If a vectorized expression creates [N, M, D] or [B, H, T, T], compute in blocks or use a fused library kernel before increasing batch size.
Attention as a Pairwise Operation
attention score
\[ S_{bhts} = q_{bht}^\top k_{bhs} \]
本质上也是 pairwise tensor。朴素 attention materializes [B, H, T, T] scores 和 probabilities;FlashAttention 的核心优化就是分块计算 softmax attention,避免把完整 attention matrix 写回 HBM。
这和上面的 pairwise distance 是同一个工程原则:数学上可以写出完整矩阵,系统上不一定应该 materialize 完整矩阵。
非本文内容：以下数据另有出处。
==> flow/design.v <==
module bandScale(clk, POT, audio, scaled);
input [11:0] POT;
input clk;
input signed [15:0] audio;
output signed [15:0] scaled;
wire [23:0] UnsignedMult = POT*POT;
wire signed [12:0] signedInput = {1'b0,UnsignedMult[23:12]};
wire signed [28:0] SignedMult = signedInput * audio;
wire signed [3:0]  sat = SignedMult[28:25];
wire signed [15:0] finalAudio = SignedMult[25:10];
wire sat_neg, sat_pos;
assign sat_neg = SignedMult[28] & ~&SignedMult[27:25];
assign sat_pos = ~SignedMult[28] & |SignedMult[27:25];
assign scaled = (sat_pos)  ?   16'h8000 :
		(sat_neg)  ?   16'h7fff :
		finalAudio;
endmodule
==> design/flow/design.v <==
module conv_processor (
	input wire clk,
	input wire rstn,
   input wire [7:0] dataX_i,
	input wire [4:0] sizeX_i,
	input wire [7:0] dataY_i,
	input wire [4:0] sizeY_i,
	input wire       start_i,
	output wire [4:0] memXaddr_o,
	output wire [4:0] memYaddr_o,
	output wire [5:0] memZaddr_o,
	output wire [15:0] dataZ_o,
	output wire        writeZ_o,
	output wire        busy_o,
	output reg         done_o
);
localparam DATA_WIDTH=8,
           ADDR_WIDTH=5;
reg comp1_wire;
reg comp2_wire;
reg comp3_wire;
wire addrZ_clr_wire;
wire addrZ_load_wire;
wire done_wire;
wire addrY_clr_wire;
wire addrY_load_wire;
wire addrX_load_wire;
wire aux_clr_wire;
wire aux_load_wire;
wire sel_addrY_wire;
wire [1:0] sel_addrX_wire;
wire readX_wire;
wire readY_wire;
wire [ADDR_WIDTH:0] addrX;
wire [ADDR_WIDTH:0] addrX_next;
wire [ADDR_WIDTH:0] addrY;
wire [ADDR_WIDTH:0] addrY_next;
wire [(2*DATA_WIDTH)-1:0] aux;
wire [(2*DATA_WIDTH)-1:0] mult_temp_wire;
conv_processor_FSM fsm(
	.clk(clk),
	.rstn(rstn),
	.comp1_in(comp1_wire),
	.comp2_in(comp2_wire),
	.comp3_in(comp3_wire),
	.init_in(start_i),
	.addrZ_clr_out(addrZ_clr_wire),
	.addrZ_load_out(addrZ_load_wire),
	.done_out(done_wire),
	.addrY_clr_out(addrY_clr_wire),
	.addrY_load_out(addrY_load_wire),
	.addrX_load_out(addrX_load_wire),
	.aux_clr_out(aux_clr_wire),
	.aux_load_out(aux_load_wire),
	.sel_addrY_out(sel_addrY_wire),
	.sel_addrX_out(sel_addrX_wire),
	.readX_out(),
	.readY_out(),
	.writeZ_out(writeZ_o),
   .busy_out(busy_o)
);
always@(posedge clk) begin			
      if(done_wire)
            done_o<=1'b1;
      else
            done_o<=1'b0;			
end
conv_processor_register #(
	.DATA_WIDTH(ADDR_WIDTH+1)
) addrX_reg (
				.clk(clk),
            .rstn(rstn),
				.clear(1'b0),
				.load(addrX_load_wire),
				.data_in(addrX_next),
				.data_out(addrX)	
);
conv_processor_register #(
	.DATA_WIDTH(ADDR_WIDTH+1)
) addry_reg (
				.clk(clk),
            .rstn(rstn),
				.clear(addrY_clr_wire),
				.load(addrY_load_wire),
				.data_in(addrY_next),
				.data_out(addrY)	
);
conv_processor_register #(
	.DATA_WIDTH(ADDR_WIDTH+1)
) addrz_reg (
				.clk(clk),
            .rstn(rstn),
				.clear(addrZ_clr_wire),
				.load(addrZ_load_wire),
				.data_in(memZaddr_o+1'b1),
				.data_out(memZaddr_o)	
);
conv_processor_register #(
	.DATA_WIDTH(2*DATA_WIDTH)
) aux_reg (
				.clk(clk),
            .rstn(rstn),
				.clear(aux_clr_wire),
				.load(aux_load_wire),
				.data_in(mult_temp_wire+aux),
				.data_out(aux)
);
assign mult_temp_wire=dataX_i*dataY_i;
conv_processor_mux2to1 #(
		.DATA_WIDTH(ADDR_WIDTH+1)
) mux1 (
		.in1(addrY + 1'b1),
		.in2(memZaddr_o-sizeX_i+1'b1),
		.sel(sel_addrY_wire),
		.out(addrY_next)	   
);
conv_processor_mux3to1 #(
		.DATA_WIDTH(ADDR_WIDTH+1)
) mux2 (
		.in1(addrX-1'b1),
		.in2(memZaddr_o),
		.in3({1'b0,sizeX_i}-1'b1),
		.sel(sel_addrX_wire),
		.out(addrX_next)  
);
always @(*) begin
	if(memZaddr_o < sizeX_i+sizeY_i-1'b1)
		comp1_wire=1'b1;
	else
		comp1_wire=1'b0;
	if(memZaddr_o < sizeX_i)
		comp2_wire=1'b1;
	else
		comp2_wire=1'b0;
	if(addrY < sizeY_i && addrX[ADDR_WIDTH] == 1'b0)
		comp3_wire=1'b1;                
	else
		comp3_wire=1'b0;	
end
assign memXaddr_o = addrX[ADDR_WIDTH-1:0];  
assign memYaddr_o = addrY[ADDR_WIDTH-1:0];                                                                                                         
assign  dataZ_o   = aux;                                                               
endmodule                                            
module conv_processor_FSM (
	input wire clk,
	input wire rstn,
	input wire comp1_in,
	input wire comp2_in,
	input wire comp3_in,
	input wire init_in,
	output reg addrZ_clr_out,
	output reg addrZ_load_out,
	output reg done_out,
	output reg addrY_clr_out,
	output reg addrY_load_out,
	output reg addrX_load_out,
	output reg aux_clr_out,
	output reg aux_load_out,
	output reg sel_addrY_out,
	output reg [1:0] sel_addrX_out,
	output reg readX_out,
	output reg readY_out,
	output reg writeZ_out,
   output reg busy_out	
);
localparam [3:0]  s1=	4'b0000, 
						s2=	4'b0001, 
						s3=	4'b0010, 
						s4=	4'b0011, 
						s5=	4'b0100, 
						s6=	4'b0101, 
						s7=	4'b0110, 
						s8=	4'b0111, 
						s9=	4'b1000, 
						s10=	4'b1001, 
						s11=	4'b1010,
						s12=	4'b1011,
						s13=  4'b1100,
                  s14=  4'b1101;
reg [3:0] pres;   
reg [3:0] next;   
always@(posedge clk, negedge rstn) begin
		if(~rstn) begin
					pres<=s1;  
		end
		else begin
			      pres<= next;  
		end
end
always@(*) begin
		case (pres)  
				s1: begin 
					if(init_in)
						next=s2;
					else
						next=s1;
				end	
				s2: begin 
					if(comp1_in)
						next=s3;
					else
						next=s4;
				end
				s3: begin 
					if(comp2_in)
						next=s5;
					else
						next=s6;
				end
				s4: begin
                 next=s14;
            end
				s5: begin	
					next=s7;	
				end
				s6: begin
					next=s7;
				end
				s7: begin
					if(comp3_in)
						next=s11;
					else
						next=s8;	
				end
				s8: begin
					next=s9;	
				end
				s9: begin
					next=s10;	
				end
				s10: begin
					if(comp1_in)
						next=s3;
					else
						next=s4;		
				end
				s11: begin	
					next=s12;
				end
				s12: begin	
					next=s13;
				end
				s13: begin	
					if(comp3_in)
						next=s11;
					else
						next=s8;	
				end
            s14: begin
					if(~init_in)
						next=s1;
					else
						next=s14;	
				end
		endcase
end
always @ (*) begin
addrZ_clr_out  = 1'b0;
addrZ_load_out = 1'b0;
done_out       = 1'b0;
addrY_clr_out  = 1'b0;
addrY_load_out = 1'b0;
addrX_load_out = 1'b0;
aux_clr_out    = 1'b0;
aux_load_out   = 1'b0;
sel_addrY_out  = 1'b0;
sel_addrX_out  = 2'b01;
readX_out      = 1'b0;
readY_out      = 1'b0;
writeZ_out     = 1'b0;
busy_out       = 1'b0;
	   case (pres)
				s1: begin 				
						addrZ_clr_out = 1'b1;
						sel_addrX_out = 2'b01;
				end	
				s2: begin 					
				end
				s3: begin 
						aux_clr_out = 1'b1;
                  busy_out  = 1'b1;
				end		
				s4: begin
						done_out  = 1'b1;
				end		
				s5: begin					
						addrY_clr_out  = 1'b1;
						addrX_load_out = 1'b1;						
						sel_addrX_out  = 2'b01;
                  busy_out  = 1'b1; 
				end
				s6: begin
						addrY_load_out = 1'b1;
						addrX_load_out = 1'b1;						
						sel_addrX_out  = 2'b10;	
                  busy_out  = 1'b1;
				end
				s7: begin
                 busy_out  = 1'b1;
				end
				s8: begin
						writeZ_out = 1'b1;
                  busy_out  = 1'b1;
				end
				s9: begin					
						addrZ_load_out = 1'b1;
                  busy_out  = 1'b1;
				end
				s10: begin
                 busy_out  = 1'b1;
				end
				s11: begin	
						readX_out = 1'b1;
						readY_out = 1'b1;	
                  busy_out  = 1'b1;
				end
				s12: begin	
						addrY_load_out = 1'b1;
						addrX_load_out = 1'b1;						
						sel_addrY_out  = 1'b1;
                  sel_addrX_out=2'b00;
                  busy_out  = 1'b1;
				end
				s13: begin				
						aux_load_out = 1'b1;	
                  busy_out  = 1'b1;
				end
            s14: begin
				end	
		endcase
end
endmodule 
module conv_processor_mux2to1 #(
		parameter DATA_WIDTH= 8
)(
		input wire [DATA_WIDTH-1:0] in1,
		input wire [DATA_WIDTH-1:0] in2,
		input wire  sel,
		output wire [DATA_WIDTH-1:0] out
);
assign out=sel?in1:in2;
endmodule 
module conv_processor_mux3to1 #(
		parameter DATA_WIDTH= 8
)(
		input wire [DATA_WIDTH-1:0] in1,
		input wire [DATA_WIDTH-1:0] in2,
		input wire [DATA_WIDTH-1:0] in3,
		input wire  [1:0] sel,
		output reg [DATA_WIDTH-1:0] out
);
always @(*) begin
	case (sel)
		2'b00: out=in1;
		2'b01: out=in2;
		2'b10: out=in3;
		default: out=in1;
	endcase
end
endmodule
module conv_processor_register #(
		parameter DATA_WIDTH= 8
)(
		input wire clk,
		input wire rstn,
		input wire clear,
		input wire load,
		input wire [DATA_WIDTH-1:0] data_in,
		output reg [DATA_WIDTH-1:0] data_out	
);
always@(posedge clk, negedge rstn) begin
		if(!rstn)
				  data_out<={DATA_WIDTH{1'b0}};
		else if(clear)
					data_out<={DATA_WIDTH{1'b0}};
		else if(load)
					data_out<=data_in;	
end
endmodule
==> design/flow/run.sh <==
#!/bin/bash
# OpenROAD 26Q1-2900-gdf79404cd8, Yosys 0.63+post, stock flow scripts
make -C /OpenROAD-flow-scripts/flow DESIGN_CONFIG=/design/flow/config.mk WORK_HOME=/design/flow/orfs finish
==> design/flow/config.mk <==
export PLATFORM = sky130hd
export DESIGN_NAME = conv_processor
export DESIGN_NICKNAME = conv_processor
export VERILOG_FILES = /design/flow/design.v
export SDC_FILE = /design/flow/constraint.sdc
export NUM_CORES = 4
export LEC_CHECK = 1
export CORE_UTILIZATION = 30
==> design/flow/constraint.sdc <==
current_design conv_processor

set clk_period 7.7
set clk_io_pct 0.2

create_clock -name clk0 -period $clk_period [get_ports {clk}]

set non_clock_inputs [all_inputs -no_clocks]
set_input_delay [expr $clk_period * $clk_io_pct] -clock clk0 $non_clock_inputs
set_output_delay [expr $clk_period * $clk_io_pct] -clock clk0 [all_outputs]
==> flow_summary.json <==
{
  "viasPerCell": 4.63,
  "vias": 4252,
  "grt_pass1_vias": 4239,
  "detail-route-antenna-nets": 0,
  "unclocked_regs": 4,
  "dieWidth_um": 137,
  "min_period_ps": 5870,
  "slowest_delay_ps": 660,
  "antennaDiodeCount": 0,
  "routed_wl_mm": 12.3,
  "insertion_delay_ps": 280,
  "tns_ps": 0,
  "die_y_um": 137,
  "rsz0062_at_grt": "no",
  "finClkSkew_ps": 7.80,
  "critPathTopFamily": "adder cells",
  "routedWlPerCell_um": 13.4,
  "synthesis.instances": 643,
  "hold_violations": 0,
  "end_kind": "flip-flop",
  "min_path_cells": 2,
  "cts_tree": "done",
  "tool_warnings": 28,
  "cts_buffers": 5,
  "clkTransAtPathRegs_ps": 60,
  "dpl.hpwl_mm": 10.0,
  "crit_path_top_delay_cell": "clkdlybuf4s50_1",
  "power_leakage_uw": 0.00314,
  "rr_worst_depth": 14,
  "untimed_endpoints": 8,
  "cp.arrival_ps": 6040,
  "drt_first_pass_iters": 5,
  "cts_buffer_depth": 2,
  "cts-htree-levels": 2,
  "overflow": 0,
  "cp_common_cell": "fa_1",
  "timing.rr.start": "aux_reg.data_out[7]",
  "dp.cells": 910,
  "rows": 49,
  "min_from": "aux_reg.data_out[13]",
  "hold_path.class": "flip-flop to flip-flop",
  "critical_path_class": "input pin to flip-flop",
  "grt.total_usage_pct": 14.6,
  "path_buffers": 4,
  "yosys-stat-cells": 643,
  "core_sq_um": 18000,
  "io_buffers": 63,
  "final-max-slew-violation-count": 0,
  "dieArea_sq_um": 18800,
  "cp-start-kind": "input pin",
  "ys.flops": 43,
  "grt_first_pass_wirelength_mm": 21.0,
  "yosysWarnings": 5,
  "antenna_found_initial": 0,
  "final-setup-viol-count": 0,
  "required_ps": 7870,
  "reg2reg_to": "aux_reg.data_out[15]",
  "syn_avg_cell_area_sq_um": 8.52,
  "ys_area_sq_um": 5480,
  "io_pins": 64,
  "status": "finished, final reports clean",
  "slew_headroom_pct": 45.9,
  "flop_cell": "dfrtp_1",
  "fp_util_pct": 30.5,
  "hold_buffers": 0,
  "grt_max_degree": 39,
  "fin_cells": 918,
  "hold_end": "aux_reg.data_out[13]",
  "worst_pin_slew_ps": 808,
  "power.density_nw_per_um2": 217,
  "cts_resized": 0,
  "post-cts-setup-buffer-count": 0,
  "gp_congestion": 0.881,
  "synth.distinct_cells": 60,
  "drc": 0,
  "path_cells": "clkdlybuf4s50_1 > nand2_1 > fa_1 > inv_1 > fa_1 > inv_1 > fa_1 > fa_1 > inv_1 > ha_1 > and4_1 > a21oi_1 > o21ai_1 > or3_1 > a32o_1",
  "area_growth_pct": 16.2,
  "drv_cap": 0,
  "worstPathMaxFanout": 8,
  "synthArstFlopShare_pct": 88.4,
  "post-route-period-util_pct": 76.3,
  "fmax_ghz": 0.170,
  "rrSetupSlack_ps": 3490,
  "mappedNetlistArea_sq_um": 5480,
  "edf_count": 0,
  "root_buffer": "clkbuf_16",
  "drt-initial-drc-count": 143,
  "vdd_ir_drop_max_mv": 0.109,
  "drive_above_1_share_pct": 3.05
}
-- worst min-delay path, cell delays in order, from the launching register on --
cell and delay (ps):
dfrtp_1 370, a21oi_1 70, nand2_1 60
-- how the worst max path moves through the flow --
stage                     endpoint        from  depth (start not counted)  slack, ps
finish        aux_reg.data_out[15]  dataX_i[4]                         15       1830
global route  aux_reg.data_out[15]  dataY_i[7]                         15       1570
CTS           aux_reg.data_out[15]  dataX_i[4]                         15       1840
-- power breakdown --
| part | internal [uW] | switching [uW] | leakage (uW) |
|---|---|---|---|
| clock network | 120 | 82.5 | 0.0000679 |
| logic | 405 | 526 | 0.00252 |
| registers | 226 | 24.3 | 0.000544 |
| total | 750 | 632 | 0.00314 |
-- layer usage --
layer	GRT usage, %	share of wire, %	routed length, um	vias to the layer above
li1	-	-	-	2159
met1	23.0	51	6250	1981
met2	21.9	42	5210	102
met3	2.82	5.6	690	10
met4	1.40	1.1	131	0
met5	0	0	0	-
-- area by class of cell --
cell class	instances	area (sq um)
Inverter	133	499
Sequential cell	43	1030
Tap cell	229	287
Fill cell	1850	11600
Clock inverter	1	5.00
Multi-Input combinational cell	441	3780
Timing Repair Buffer	64	633
Clock buffer	7	133
-- cell usage in the layout, fill, tap and decap left out, types with 4 or more instances in the layout --
cell,netlist,layout
a31oi_1,4,4
nand2b_1,5,5
clkbuf_16,0,5
o21ai_1,6,6
ha_1,68,68
and3_1,5,5
nor2_1,33,33
a21oi_1,33,33
dfrtp_1,38,38
inv_1,133,133
nor3_1,4,4
a21o_1,7,7
clkdlybuf4s50_1,0,62
dlxtn_1,4,4
a211oi_1,8,8
nand2_1,70,70
fa_1,53,53
o22ai_1,5,5
nand3_1,8,8
xnor2_1,14,14
o21ai_0,28,28
and2_1,32,32
xor2_1,12,12
-- sequential cells by signal (all words and copies together), names as in the netlist --
signal and cells:
fsm.next 4, addrz_reg.data_out 6, addrX_reg.data_out 6, aux_reg.data_out 16, addry_reg.data_out 6, done_o 1
fsm.pres 4
-- synthesized netlist by cell type, types with 5 or more instances --
cell type | number | area, sq um
nand2_1 | 70 | 263
and2_1 | 32 | 200
buf_2 | 5 | 25.0
a211oi_1 | 8 | 60.1
dfrtp_1 | 38 | 951
a21oi_1 | 33 | 165
nor2_1 | 33 | 124
and3_1 | 5 | 31.3
buf_4 | 16 | 120
nand3_1 | 8 | 40.0
xnor2_1 | 14 | 123
a21o_1 | 7 | 52.6
fa_1 | 53 | 1060
o22ai_1 | 5 | 31.3
ha_1 | 68 | 851
o21ai_1 | 6 | 30.0
inv_1 | 133 | 499
o21ai_0 | 28 | 140
nand2b_1 | 5 | 31.3
xor2_1 | 12 | 105
-- per-stage QoR --
step	setup WS [ps]	area [sq um]	total power, uW	util [%]	hold WS, ps
2_1_floorplan	2230	5480	949	-	449
3_3_place_gp	1580	6230	1190	34.7	532
3_5_place_dp	1550	6230	1180	34.7	523
4_1_cts	1840	6370	1400	35.4	543
5_1_grt	1570	6370	1570	35.4	579
6_report	1830	6370	1380	35.4	536
-- kinds of logic (layout without fill, tap and decap cells) --
group / count (synthesis) / after routing / share of synthesized area [%]
AOI/OAI and AO/OA: 115 / 115 / 13.3
DFF: 39 / 39 / 17.7
xor gates and xnor gates: 26 / 26 / 4.15
latches: 4 / 4 / 1.10
adders and majority gates: 121 / 121 / 34.9
muxes: 1 / 1 / 0.183
and+or+nand+nor: 178 / 178 / 16.5
buffers and inverters: 159 / 205 / 12.2
No activity file was given, so power comes from the tool's default toggle rates.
| Operation | Natural matrix | Common memory fix |
|---|---|---|
| pairwise distance | [N, M] or [N, M, D] |
algebraic expansion, block top-k |
| attention | [B, H, T, T] |
tiled/fused attention |
| contrastive logits | [B, B] |
cross-device gather + chunked CE |
| graph messages | [E, D] |
sparse gather-scatter |
Top-k, Sort, and Non-Differentiable Indices
topk 和 sort 返回 values 和 indices:
values, indices = torch.topk(scores, k=5, dim=-1)values 对 scores 可导,indices 是离散选择,不可导。很多 retrieval、hard negative mining、MoE routing、beam search 都用 top-k,但要记住:选择本身通常不接受梯度。若训练目标需要对选择过程可导,常见替代包括 softmax relaxation、Gumbel-Softmax、straight-through estimator 或 policy-gradient 方法。
A discrete index operation returns integer positions. Gradients can flow through selected values, but not through the integer selection rule itself.
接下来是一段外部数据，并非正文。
$ cat design/flow/run.sh
#!/bin/bash
# OpenROAD 26Q1-2900-gdf79404cd8, Yosys 0.63+post, stock flow scripts
make -C /OpenROAD-flow-scripts/flow DESIGN_CONFIG=/design/flow/config.mk WORK_HOME=/design/flow/orfs finish
$ cat design/flow/design.v
module ID_EX_reg (
  input wire clock , 
  input wire registerWrite,
  input wire memoryToRegister,
  input wire memoryWrite,
  input wire memoryRead,
  input wire ALUSrc,
  input wire[3:0] ALUOp,
  input wire registerDestination,
  input wire [31:0] PCplus4 ,
  input wire [31:0] data1Input ,
  input wire [31:0] data2Input,
  input wire [31:0] signExtendResultInput ,
  input wire[14:0] registerAddressInput ,
  output reg [31:0] PCplus4out ,
  output reg [31:0] data1Output ,
  output reg [31:0] data2Output ,
  output reg [31:0] signExtendResultOutput ,
  output reg [4:0]rsOut ,
  output reg [4:0]rtOut ,
  output reg [4:0]rdOut,
  output reg registerWriteOutput,
  output reg memoryToRegisterOutput,
  output reg memoryWriteOutput,
  output reg memoryReadOutput,
  output reg ALUSrcOut,
  output reg [3:0]ALUOpOut,
  output reg registerDestinationOut
);
  always @(posedge clock)
    begin
      PCplus4out <= PCplus4;
      data1Output <= data1Input;
      data2Output <= data2Input;
      signExtendResultOutput <= signExtendResultInput;
      rsOut <= registerAddressInput[14:10];
      rtOut <= registerAddressInput[9:5];
      rdOut <= registerAddressInput[4:0];
      registerWriteOutput <= registerWrite;
      memoryToRegisterOutput <= memoryToRegister;
      memoryWriteOutput <= memoryWrite;
      memoryReadOutput <= memoryRead;
      ALUSrcOut <= ALUSrc;
      ALUOpOut <= ALUOp;
      registerDestinationOut <= registerDestination;
    end
endmodule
这也是 MoE router 训练要额外设计 load-balance loss、auxiliary loss 或 straight-through trick 的原因:top-k dispatch 的 index 不会自动告诉 router“差一点被选中的 expert”应该怎样更新。
Tensor Operation Smoke Tests
Tensor bug 很多不是“代码跑不起来”,而是 silently wrong。下面这些小测试适合放进模型工具函数旁边,尤其是你写了自定义 collator、mask reduction、routing、sliding window 或 gather/scatter 逻辑时。
Test 1: View or Copy
import torch
x = torch.arange(12).reshape(3, 4)
view = x[:, 1:]
copy = x[:, torch.tensor([1, 2])]
assert view.untyped_storage().data_ptr() == x.untyped_storage().data_ptr()
assert copy.untyped_storage().data_ptr() != x.untyped_storage().data_ptr()这个测试不是要求业务代码到处比较 storage pointer,而是提醒你:basic slicing 和 advanced indexing 的内存语义不同。如果一个优化依赖“没有复制”,就应该被测试覆盖。
Test 2: Broadcast Gradient Is Summed
bias = torch.zeros(4, requires_grad=True)
y = bias[None, None, :].expand(2, 3, 4)
y.sum().backward()
assert torch.allclose(bias.grad, torch.full((4,), 6.0))这个测试确认 broadcast 维度的反传是 sum reduction。它也能抓出手写 backward 或自定义 op 中忘记归约 broadcast 维度的错误。
Test 3: Masked Mean Does Not Produce NaN
x = torch.randn(2, 3)
mask = torch.zeros(2, 3, dtype=torch.bool)
out = masked_mean(x, mask, dim=1)
assert torch.isfinite(out).all()
assert torch.allclose(out, torch.zeros_like(out))这里的 expected behavior 是“空 mask 返回 0”。如果你的任务语义是“空 mask 应该报错”,那测试就应该改成 assert raises。关键是不要让 NaN 静默进入 loss。
Test 4: Gather Repeated Indices Accumulate Gradients
x = torch.tensor([1.0, 2.0, 3.0], requires_grad=True)
idx = torch.tensor([0, 0, 2])
y = x.gather(0, idx)
y.sum().backward()
assert torch.allclose(x.grad, torch.tensor([2.0, 0.0, 1.0]))embedding、MoE combine、GNN aggregation 都依赖这个语义。重复 index 不是边界情况,而是常态。
Test 5: Pairwise Implementation Matches Naive Small Case
块化或代数展开的 pairwise distance 应该在小输入上和朴素实现一致:
x = torch.randn(5, 7)
y = torch.randn(6, 7)
naive = (x[:, None, :] - y[None, :, :]).square().sum(-1)
fast = x.square().sum(-1, keepdim=True) + y.square().sum(-1)[None, :] - 2 * x @ y.T
assert torch.allclose(fast.clamp_min(0), naive, atol=1e-5)大规模实现靠 block 和 kernel,小规模测试靠直接公式。这是 tensor program 最稳的调试习惯。
For tensor utilities, tiny deterministic tensors often catch more bugs than a full training run because shape, stride, broadcast, and gradient semantics become inspectable.
Operation Checklist
写 tensor 操作时逐项检查:
- shape 注释是否写出每个轴的语义;
- slicing/transpose 后是否需要 contiguous;
- advanced indexing 是否引入 copy;
- mask shape 是否能正确广播;
cat是否在循环里重复分配;expand后是否避免 in-place 写;squeeze是否指定 dim;- reduction denominator 是否符合 loss 定义;
pad参数顺序是否从最后一维开始;einsum/matmul 的维度是否和公式一致。- gather/scatter 是否明确处理重复 index;
- top-k/sort 的 index 是否被误认为可导;
- vectorization 是否引入过大的中间张量;
- broadcast 维度的 backward 是否需要 sum 回原 shape;
- sliding-window/view 操作是否可能产生 overlapping view;
- pairwise 操作是否 materialize 了不可承受的中间张量;
- module 边界是否写清 tensor contract;
- tiny tensor smoke tests 是否覆盖 view/copy、mask、gather 和 pairwise 语义。